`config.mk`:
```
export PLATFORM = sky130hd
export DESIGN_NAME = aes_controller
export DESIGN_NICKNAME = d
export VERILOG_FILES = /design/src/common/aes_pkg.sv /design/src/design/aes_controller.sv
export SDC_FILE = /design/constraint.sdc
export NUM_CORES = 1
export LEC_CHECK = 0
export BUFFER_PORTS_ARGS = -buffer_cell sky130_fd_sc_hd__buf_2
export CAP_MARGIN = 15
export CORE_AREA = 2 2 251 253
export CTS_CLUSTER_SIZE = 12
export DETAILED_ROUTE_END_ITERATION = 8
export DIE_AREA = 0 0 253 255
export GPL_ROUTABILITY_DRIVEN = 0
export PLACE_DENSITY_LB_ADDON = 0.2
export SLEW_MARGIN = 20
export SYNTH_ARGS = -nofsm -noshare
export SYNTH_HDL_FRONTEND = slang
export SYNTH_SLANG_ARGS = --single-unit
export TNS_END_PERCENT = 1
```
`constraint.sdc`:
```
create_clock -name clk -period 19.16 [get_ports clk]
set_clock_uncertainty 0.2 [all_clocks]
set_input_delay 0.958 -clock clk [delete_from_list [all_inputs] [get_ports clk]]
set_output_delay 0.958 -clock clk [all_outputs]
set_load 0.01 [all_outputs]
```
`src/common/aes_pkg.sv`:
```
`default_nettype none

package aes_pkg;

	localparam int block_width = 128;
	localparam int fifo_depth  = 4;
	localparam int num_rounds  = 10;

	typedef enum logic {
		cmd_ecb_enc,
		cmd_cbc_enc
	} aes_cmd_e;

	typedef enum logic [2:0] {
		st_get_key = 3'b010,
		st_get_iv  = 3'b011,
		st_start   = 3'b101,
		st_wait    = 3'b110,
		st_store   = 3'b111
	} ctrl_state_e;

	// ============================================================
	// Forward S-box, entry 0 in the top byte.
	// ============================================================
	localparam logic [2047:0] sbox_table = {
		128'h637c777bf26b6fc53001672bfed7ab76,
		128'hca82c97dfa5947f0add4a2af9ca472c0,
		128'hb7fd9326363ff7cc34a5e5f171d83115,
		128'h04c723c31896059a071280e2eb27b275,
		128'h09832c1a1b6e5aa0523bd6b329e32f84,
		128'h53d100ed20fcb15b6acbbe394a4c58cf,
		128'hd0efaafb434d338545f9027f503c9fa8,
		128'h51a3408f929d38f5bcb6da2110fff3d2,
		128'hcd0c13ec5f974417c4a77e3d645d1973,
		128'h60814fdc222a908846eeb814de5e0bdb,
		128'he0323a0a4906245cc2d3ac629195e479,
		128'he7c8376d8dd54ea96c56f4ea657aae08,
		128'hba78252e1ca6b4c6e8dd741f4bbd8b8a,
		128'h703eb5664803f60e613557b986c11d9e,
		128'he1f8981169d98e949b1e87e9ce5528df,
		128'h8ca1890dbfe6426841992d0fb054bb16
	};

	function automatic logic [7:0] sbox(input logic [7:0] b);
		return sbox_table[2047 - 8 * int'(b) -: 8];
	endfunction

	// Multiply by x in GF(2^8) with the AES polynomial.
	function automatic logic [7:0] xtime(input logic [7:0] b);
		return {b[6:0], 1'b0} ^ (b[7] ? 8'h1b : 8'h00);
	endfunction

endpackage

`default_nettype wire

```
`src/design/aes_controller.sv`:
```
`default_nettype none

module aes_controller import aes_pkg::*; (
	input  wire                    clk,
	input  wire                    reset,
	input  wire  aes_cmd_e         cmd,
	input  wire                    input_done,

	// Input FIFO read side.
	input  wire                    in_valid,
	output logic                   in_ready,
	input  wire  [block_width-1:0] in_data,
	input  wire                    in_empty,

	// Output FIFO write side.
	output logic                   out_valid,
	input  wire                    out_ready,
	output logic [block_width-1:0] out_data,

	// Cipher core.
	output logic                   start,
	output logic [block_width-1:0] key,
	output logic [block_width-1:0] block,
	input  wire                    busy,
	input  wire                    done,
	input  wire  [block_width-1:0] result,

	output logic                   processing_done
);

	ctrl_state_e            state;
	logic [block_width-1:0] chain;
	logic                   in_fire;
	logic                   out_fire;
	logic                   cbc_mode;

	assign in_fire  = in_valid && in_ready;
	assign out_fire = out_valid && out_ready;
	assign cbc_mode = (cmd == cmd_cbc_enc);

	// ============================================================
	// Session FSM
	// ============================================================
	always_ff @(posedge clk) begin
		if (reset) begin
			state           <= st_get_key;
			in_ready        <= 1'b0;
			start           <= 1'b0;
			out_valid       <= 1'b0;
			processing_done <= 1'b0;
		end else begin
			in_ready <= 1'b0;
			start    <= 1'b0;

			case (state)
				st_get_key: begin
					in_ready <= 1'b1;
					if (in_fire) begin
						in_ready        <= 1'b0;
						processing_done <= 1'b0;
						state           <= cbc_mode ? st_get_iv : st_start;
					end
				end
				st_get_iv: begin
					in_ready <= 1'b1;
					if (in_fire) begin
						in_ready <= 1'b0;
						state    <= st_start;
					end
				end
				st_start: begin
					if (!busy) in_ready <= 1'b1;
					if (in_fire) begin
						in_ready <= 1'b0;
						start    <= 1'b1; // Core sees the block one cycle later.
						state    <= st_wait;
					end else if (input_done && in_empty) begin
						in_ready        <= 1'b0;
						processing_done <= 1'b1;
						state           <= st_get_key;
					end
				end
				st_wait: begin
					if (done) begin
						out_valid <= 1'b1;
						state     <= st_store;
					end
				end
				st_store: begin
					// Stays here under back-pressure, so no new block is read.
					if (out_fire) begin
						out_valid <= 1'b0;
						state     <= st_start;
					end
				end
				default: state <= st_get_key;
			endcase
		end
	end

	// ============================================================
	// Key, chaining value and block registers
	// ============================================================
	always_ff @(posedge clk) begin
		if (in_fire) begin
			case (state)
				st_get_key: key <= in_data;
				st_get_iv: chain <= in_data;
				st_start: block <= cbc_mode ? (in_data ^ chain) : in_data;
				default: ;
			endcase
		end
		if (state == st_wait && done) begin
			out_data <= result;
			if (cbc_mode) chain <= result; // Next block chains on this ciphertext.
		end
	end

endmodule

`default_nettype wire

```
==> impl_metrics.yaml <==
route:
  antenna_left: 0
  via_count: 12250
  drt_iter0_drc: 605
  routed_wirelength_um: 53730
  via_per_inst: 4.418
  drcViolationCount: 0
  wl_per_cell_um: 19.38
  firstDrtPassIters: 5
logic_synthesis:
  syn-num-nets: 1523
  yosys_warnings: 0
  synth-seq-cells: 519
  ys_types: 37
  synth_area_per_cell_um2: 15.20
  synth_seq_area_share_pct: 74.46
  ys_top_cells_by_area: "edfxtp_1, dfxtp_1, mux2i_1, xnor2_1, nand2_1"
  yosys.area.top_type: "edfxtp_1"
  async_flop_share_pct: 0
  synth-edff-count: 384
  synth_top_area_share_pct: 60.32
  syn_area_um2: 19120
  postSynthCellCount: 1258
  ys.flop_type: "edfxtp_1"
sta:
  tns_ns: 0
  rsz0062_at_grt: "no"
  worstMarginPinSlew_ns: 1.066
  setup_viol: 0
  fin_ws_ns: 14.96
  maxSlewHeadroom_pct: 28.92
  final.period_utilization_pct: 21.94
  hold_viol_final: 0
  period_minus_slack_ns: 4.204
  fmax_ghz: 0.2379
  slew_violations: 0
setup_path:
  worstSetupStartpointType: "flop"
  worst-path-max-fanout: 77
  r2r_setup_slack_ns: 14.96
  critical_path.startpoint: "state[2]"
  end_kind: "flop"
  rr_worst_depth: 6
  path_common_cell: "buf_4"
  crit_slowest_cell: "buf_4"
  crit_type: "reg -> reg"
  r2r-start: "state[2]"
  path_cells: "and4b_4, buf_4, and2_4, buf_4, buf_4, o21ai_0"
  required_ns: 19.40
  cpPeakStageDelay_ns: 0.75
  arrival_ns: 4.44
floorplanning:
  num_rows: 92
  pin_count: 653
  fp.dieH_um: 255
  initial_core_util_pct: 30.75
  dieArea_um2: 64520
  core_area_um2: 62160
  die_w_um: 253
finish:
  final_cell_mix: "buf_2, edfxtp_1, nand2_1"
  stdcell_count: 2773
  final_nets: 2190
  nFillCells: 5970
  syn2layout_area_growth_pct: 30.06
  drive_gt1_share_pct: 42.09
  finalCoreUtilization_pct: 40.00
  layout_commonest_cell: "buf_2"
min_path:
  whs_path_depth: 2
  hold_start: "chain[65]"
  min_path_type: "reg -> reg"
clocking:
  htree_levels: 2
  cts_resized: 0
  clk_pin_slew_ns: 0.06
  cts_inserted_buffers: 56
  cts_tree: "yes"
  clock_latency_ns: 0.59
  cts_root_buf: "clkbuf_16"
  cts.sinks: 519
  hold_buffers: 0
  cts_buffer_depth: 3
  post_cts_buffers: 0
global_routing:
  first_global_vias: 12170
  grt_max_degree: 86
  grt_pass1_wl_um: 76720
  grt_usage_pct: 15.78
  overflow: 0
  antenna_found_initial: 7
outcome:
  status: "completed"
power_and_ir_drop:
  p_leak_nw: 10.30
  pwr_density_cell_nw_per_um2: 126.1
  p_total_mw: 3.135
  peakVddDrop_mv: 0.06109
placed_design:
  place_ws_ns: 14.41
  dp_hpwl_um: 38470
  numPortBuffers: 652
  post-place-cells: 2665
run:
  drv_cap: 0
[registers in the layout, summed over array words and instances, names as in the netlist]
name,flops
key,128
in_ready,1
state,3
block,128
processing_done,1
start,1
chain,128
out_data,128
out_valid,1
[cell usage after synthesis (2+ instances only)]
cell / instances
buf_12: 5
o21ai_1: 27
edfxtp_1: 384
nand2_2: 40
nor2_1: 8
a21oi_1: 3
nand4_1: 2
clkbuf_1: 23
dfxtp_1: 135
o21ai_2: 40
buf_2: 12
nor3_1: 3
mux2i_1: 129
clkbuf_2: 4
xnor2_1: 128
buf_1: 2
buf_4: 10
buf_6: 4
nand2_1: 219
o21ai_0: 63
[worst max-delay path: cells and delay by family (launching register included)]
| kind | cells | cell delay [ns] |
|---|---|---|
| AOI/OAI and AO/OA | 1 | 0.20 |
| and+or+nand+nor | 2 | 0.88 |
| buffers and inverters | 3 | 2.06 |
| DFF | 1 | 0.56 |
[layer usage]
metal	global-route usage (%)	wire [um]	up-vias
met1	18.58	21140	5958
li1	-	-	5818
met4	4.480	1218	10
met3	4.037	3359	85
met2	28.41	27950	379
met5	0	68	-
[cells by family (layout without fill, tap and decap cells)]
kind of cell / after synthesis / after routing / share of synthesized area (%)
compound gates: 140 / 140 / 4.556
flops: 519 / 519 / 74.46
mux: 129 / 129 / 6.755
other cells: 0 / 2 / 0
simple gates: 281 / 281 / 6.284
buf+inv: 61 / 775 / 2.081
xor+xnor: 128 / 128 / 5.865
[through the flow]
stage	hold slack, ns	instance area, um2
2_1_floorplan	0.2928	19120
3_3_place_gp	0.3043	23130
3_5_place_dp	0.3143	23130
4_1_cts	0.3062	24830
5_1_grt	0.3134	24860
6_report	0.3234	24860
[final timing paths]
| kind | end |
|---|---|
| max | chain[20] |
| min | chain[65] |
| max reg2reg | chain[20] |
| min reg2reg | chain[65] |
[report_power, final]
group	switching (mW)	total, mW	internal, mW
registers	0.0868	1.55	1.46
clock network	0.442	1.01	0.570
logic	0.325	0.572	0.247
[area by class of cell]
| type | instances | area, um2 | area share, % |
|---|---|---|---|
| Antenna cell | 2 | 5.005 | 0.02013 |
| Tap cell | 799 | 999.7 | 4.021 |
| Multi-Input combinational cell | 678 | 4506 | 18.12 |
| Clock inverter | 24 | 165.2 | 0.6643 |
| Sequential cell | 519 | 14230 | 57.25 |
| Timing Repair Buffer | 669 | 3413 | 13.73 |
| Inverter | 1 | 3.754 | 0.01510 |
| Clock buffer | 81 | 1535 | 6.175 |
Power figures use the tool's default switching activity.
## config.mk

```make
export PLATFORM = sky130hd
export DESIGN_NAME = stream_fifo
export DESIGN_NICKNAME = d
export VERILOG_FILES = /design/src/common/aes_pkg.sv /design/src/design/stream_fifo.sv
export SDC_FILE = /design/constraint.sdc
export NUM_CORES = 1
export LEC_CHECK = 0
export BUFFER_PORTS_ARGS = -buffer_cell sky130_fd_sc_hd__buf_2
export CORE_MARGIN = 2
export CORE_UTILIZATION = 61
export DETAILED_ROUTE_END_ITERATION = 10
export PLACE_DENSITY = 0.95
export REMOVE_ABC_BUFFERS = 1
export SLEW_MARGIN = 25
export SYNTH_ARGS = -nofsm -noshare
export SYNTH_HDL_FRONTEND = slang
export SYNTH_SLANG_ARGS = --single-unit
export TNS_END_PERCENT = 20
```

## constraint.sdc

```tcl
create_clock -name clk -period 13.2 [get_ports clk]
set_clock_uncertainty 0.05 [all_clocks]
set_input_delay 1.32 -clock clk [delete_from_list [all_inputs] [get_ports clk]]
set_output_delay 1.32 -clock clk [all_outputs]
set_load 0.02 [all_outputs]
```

---

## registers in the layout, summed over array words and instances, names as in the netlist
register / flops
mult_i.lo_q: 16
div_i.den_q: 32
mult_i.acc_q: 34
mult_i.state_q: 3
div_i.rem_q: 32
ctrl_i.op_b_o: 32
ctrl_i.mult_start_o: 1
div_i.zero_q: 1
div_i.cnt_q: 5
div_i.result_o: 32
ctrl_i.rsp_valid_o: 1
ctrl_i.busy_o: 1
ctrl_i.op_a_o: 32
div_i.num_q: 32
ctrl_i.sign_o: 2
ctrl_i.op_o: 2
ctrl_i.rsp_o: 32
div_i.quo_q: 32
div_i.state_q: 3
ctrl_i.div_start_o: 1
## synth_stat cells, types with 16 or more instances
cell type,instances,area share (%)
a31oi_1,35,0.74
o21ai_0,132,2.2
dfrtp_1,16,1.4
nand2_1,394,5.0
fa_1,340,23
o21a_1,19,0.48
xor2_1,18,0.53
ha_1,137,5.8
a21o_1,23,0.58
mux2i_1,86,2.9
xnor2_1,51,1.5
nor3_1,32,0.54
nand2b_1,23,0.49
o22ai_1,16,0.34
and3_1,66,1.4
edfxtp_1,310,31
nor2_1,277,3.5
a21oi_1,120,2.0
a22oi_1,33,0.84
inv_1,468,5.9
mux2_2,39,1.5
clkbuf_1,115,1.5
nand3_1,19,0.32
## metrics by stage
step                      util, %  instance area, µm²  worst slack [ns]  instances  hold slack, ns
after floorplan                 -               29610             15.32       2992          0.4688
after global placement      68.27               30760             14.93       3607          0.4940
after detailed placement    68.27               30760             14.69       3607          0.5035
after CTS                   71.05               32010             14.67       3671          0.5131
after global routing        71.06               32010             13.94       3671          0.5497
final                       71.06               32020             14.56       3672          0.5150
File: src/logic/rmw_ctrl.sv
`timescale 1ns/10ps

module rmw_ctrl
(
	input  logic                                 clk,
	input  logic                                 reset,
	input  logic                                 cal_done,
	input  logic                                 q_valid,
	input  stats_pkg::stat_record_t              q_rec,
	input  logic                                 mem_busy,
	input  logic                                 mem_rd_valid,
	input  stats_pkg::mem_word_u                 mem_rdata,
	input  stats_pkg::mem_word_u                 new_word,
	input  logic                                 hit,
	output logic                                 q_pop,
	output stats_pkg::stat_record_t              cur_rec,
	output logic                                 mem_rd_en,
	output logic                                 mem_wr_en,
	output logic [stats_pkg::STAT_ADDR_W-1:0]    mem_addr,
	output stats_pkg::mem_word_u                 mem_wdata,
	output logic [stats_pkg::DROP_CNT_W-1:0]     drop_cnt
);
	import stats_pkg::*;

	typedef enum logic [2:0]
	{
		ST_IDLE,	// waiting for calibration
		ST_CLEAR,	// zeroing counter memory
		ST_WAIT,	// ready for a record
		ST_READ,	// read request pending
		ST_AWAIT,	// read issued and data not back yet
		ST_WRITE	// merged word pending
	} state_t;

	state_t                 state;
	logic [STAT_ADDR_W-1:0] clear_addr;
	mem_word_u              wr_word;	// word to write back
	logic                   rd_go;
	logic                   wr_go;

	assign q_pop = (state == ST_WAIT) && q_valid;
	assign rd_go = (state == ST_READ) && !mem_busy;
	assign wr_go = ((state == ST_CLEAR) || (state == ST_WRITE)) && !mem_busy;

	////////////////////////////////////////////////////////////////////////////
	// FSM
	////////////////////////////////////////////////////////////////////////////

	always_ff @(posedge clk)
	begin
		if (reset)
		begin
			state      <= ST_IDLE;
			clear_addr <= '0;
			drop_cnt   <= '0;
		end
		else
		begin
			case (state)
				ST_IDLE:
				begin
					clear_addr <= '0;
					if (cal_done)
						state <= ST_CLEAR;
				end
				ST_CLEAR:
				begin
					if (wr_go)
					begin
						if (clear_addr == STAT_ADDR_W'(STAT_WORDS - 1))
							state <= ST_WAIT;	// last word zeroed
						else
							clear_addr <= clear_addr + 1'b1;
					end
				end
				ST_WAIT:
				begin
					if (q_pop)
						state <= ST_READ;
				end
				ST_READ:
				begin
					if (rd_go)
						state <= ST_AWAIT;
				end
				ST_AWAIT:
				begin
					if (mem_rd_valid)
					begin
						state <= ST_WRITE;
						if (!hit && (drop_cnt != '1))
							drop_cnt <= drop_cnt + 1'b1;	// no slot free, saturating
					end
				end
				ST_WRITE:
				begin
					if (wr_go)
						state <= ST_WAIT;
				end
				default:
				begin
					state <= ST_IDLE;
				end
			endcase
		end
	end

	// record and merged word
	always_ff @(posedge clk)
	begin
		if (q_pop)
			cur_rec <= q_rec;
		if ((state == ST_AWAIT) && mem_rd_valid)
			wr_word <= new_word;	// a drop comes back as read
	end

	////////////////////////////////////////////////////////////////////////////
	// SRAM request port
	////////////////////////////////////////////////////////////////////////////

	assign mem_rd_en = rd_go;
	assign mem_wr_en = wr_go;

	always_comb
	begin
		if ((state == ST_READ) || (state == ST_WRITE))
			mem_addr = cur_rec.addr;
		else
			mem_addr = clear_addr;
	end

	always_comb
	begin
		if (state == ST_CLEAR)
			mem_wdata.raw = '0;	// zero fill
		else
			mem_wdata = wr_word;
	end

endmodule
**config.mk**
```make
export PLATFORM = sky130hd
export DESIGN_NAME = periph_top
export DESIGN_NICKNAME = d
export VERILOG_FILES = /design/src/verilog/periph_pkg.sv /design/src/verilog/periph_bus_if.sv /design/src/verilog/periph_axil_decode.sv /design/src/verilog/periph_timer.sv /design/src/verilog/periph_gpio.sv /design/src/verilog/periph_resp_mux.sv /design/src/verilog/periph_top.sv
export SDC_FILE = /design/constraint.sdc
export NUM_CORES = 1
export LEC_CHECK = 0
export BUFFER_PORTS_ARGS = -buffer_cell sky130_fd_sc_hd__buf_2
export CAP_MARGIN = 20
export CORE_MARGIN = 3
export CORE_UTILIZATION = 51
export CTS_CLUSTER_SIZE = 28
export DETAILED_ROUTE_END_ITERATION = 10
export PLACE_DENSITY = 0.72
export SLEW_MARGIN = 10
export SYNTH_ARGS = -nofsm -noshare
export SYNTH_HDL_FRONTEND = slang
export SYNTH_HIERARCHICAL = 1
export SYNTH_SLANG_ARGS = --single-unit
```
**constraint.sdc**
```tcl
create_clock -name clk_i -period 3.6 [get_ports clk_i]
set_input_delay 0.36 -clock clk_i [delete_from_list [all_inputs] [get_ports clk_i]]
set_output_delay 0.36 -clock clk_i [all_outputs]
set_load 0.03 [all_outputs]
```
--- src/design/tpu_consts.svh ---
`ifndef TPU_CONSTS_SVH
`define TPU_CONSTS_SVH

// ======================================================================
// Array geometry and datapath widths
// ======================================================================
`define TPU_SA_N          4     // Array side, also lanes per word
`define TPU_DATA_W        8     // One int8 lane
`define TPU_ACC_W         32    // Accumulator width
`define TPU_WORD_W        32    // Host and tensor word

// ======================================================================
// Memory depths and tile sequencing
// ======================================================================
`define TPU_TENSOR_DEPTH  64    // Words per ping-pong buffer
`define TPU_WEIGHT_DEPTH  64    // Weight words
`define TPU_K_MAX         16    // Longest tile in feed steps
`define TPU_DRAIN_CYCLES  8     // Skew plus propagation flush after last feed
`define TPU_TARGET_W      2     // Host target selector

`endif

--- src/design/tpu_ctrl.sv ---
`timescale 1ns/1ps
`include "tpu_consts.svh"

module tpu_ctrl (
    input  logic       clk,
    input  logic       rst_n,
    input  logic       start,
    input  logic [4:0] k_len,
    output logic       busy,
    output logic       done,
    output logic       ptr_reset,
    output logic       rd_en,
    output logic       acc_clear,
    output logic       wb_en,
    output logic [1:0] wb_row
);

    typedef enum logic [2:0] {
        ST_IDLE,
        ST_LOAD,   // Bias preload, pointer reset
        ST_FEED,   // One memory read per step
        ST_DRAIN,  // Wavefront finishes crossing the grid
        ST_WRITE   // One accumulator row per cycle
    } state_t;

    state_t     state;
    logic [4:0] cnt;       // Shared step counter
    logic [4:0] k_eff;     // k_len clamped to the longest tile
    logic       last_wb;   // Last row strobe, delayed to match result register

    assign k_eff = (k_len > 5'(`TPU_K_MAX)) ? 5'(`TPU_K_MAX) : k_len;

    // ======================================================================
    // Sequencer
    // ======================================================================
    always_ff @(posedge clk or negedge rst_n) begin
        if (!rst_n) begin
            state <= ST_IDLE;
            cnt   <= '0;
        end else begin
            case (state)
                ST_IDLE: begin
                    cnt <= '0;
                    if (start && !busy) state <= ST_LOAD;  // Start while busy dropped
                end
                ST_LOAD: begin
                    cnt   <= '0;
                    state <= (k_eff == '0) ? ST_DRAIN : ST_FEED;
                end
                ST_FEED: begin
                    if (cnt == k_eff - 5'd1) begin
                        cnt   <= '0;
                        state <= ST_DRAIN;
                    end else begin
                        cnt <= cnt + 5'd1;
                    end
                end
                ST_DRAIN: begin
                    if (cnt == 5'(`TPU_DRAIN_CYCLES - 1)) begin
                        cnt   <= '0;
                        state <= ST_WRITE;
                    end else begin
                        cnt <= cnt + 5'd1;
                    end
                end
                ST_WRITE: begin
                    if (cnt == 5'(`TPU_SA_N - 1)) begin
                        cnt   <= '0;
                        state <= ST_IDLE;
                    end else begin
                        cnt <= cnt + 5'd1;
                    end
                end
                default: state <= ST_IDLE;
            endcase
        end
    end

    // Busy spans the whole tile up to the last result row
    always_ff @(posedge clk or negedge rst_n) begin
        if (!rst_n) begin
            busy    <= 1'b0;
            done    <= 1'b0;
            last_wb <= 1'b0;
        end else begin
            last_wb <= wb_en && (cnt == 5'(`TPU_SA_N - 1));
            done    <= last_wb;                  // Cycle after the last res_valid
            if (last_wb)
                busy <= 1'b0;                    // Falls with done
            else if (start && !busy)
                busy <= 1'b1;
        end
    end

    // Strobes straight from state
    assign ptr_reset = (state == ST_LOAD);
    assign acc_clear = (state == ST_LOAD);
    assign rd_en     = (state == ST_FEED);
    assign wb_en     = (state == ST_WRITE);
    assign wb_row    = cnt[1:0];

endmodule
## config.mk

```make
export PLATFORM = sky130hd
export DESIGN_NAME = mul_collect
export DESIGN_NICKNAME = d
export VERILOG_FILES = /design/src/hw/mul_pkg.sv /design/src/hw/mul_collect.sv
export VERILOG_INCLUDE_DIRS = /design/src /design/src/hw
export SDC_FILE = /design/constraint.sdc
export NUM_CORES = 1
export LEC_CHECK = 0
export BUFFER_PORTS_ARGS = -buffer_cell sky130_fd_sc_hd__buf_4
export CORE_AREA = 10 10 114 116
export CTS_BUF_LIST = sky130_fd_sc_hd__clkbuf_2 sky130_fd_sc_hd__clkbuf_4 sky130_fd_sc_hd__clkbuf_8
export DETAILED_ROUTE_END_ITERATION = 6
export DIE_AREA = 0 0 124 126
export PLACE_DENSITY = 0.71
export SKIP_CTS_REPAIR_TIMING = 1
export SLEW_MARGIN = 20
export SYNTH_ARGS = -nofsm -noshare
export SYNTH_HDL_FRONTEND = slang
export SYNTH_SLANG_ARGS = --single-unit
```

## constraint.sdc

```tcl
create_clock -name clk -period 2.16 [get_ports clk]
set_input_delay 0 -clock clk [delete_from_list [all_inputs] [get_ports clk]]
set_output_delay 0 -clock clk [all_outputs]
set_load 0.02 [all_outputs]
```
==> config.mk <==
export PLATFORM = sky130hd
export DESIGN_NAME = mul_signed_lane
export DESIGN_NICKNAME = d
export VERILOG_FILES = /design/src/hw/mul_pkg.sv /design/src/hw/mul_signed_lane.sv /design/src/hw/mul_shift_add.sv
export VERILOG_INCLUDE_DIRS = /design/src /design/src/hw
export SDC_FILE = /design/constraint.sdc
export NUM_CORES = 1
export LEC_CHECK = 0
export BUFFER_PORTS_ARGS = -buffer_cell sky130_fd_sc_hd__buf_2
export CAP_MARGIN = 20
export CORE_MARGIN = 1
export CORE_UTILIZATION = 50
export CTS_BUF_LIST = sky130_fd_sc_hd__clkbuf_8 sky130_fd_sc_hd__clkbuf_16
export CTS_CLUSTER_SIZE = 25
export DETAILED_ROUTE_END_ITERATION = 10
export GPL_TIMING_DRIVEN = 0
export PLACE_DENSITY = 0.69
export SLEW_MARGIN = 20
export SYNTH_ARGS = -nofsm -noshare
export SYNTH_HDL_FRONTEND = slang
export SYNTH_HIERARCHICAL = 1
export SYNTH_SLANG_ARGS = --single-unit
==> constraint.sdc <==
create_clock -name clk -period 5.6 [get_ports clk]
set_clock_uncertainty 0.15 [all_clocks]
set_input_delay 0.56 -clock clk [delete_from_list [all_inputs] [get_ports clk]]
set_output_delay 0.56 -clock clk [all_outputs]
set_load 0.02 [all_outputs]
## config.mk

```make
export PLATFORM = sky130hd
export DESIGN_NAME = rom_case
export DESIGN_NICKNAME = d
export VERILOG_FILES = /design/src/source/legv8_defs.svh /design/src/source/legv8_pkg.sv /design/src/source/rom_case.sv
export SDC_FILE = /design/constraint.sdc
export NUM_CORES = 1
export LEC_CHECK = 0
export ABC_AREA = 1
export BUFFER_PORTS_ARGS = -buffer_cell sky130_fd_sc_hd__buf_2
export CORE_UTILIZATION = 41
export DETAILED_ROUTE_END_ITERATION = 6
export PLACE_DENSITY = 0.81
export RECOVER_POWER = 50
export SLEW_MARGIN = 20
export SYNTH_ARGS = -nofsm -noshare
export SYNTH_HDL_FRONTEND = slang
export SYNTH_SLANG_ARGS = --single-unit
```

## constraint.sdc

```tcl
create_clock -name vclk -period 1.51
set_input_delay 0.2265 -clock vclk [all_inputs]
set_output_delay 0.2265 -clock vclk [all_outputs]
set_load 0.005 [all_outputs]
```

### Task
Where a line contains the word "placement", copy that line from the listing above.

### Answer to the problem
after global placement      68.27               30760             14.93       3607          0.4940
after detailed placement    68.27               30760             14.69       3607          0.5035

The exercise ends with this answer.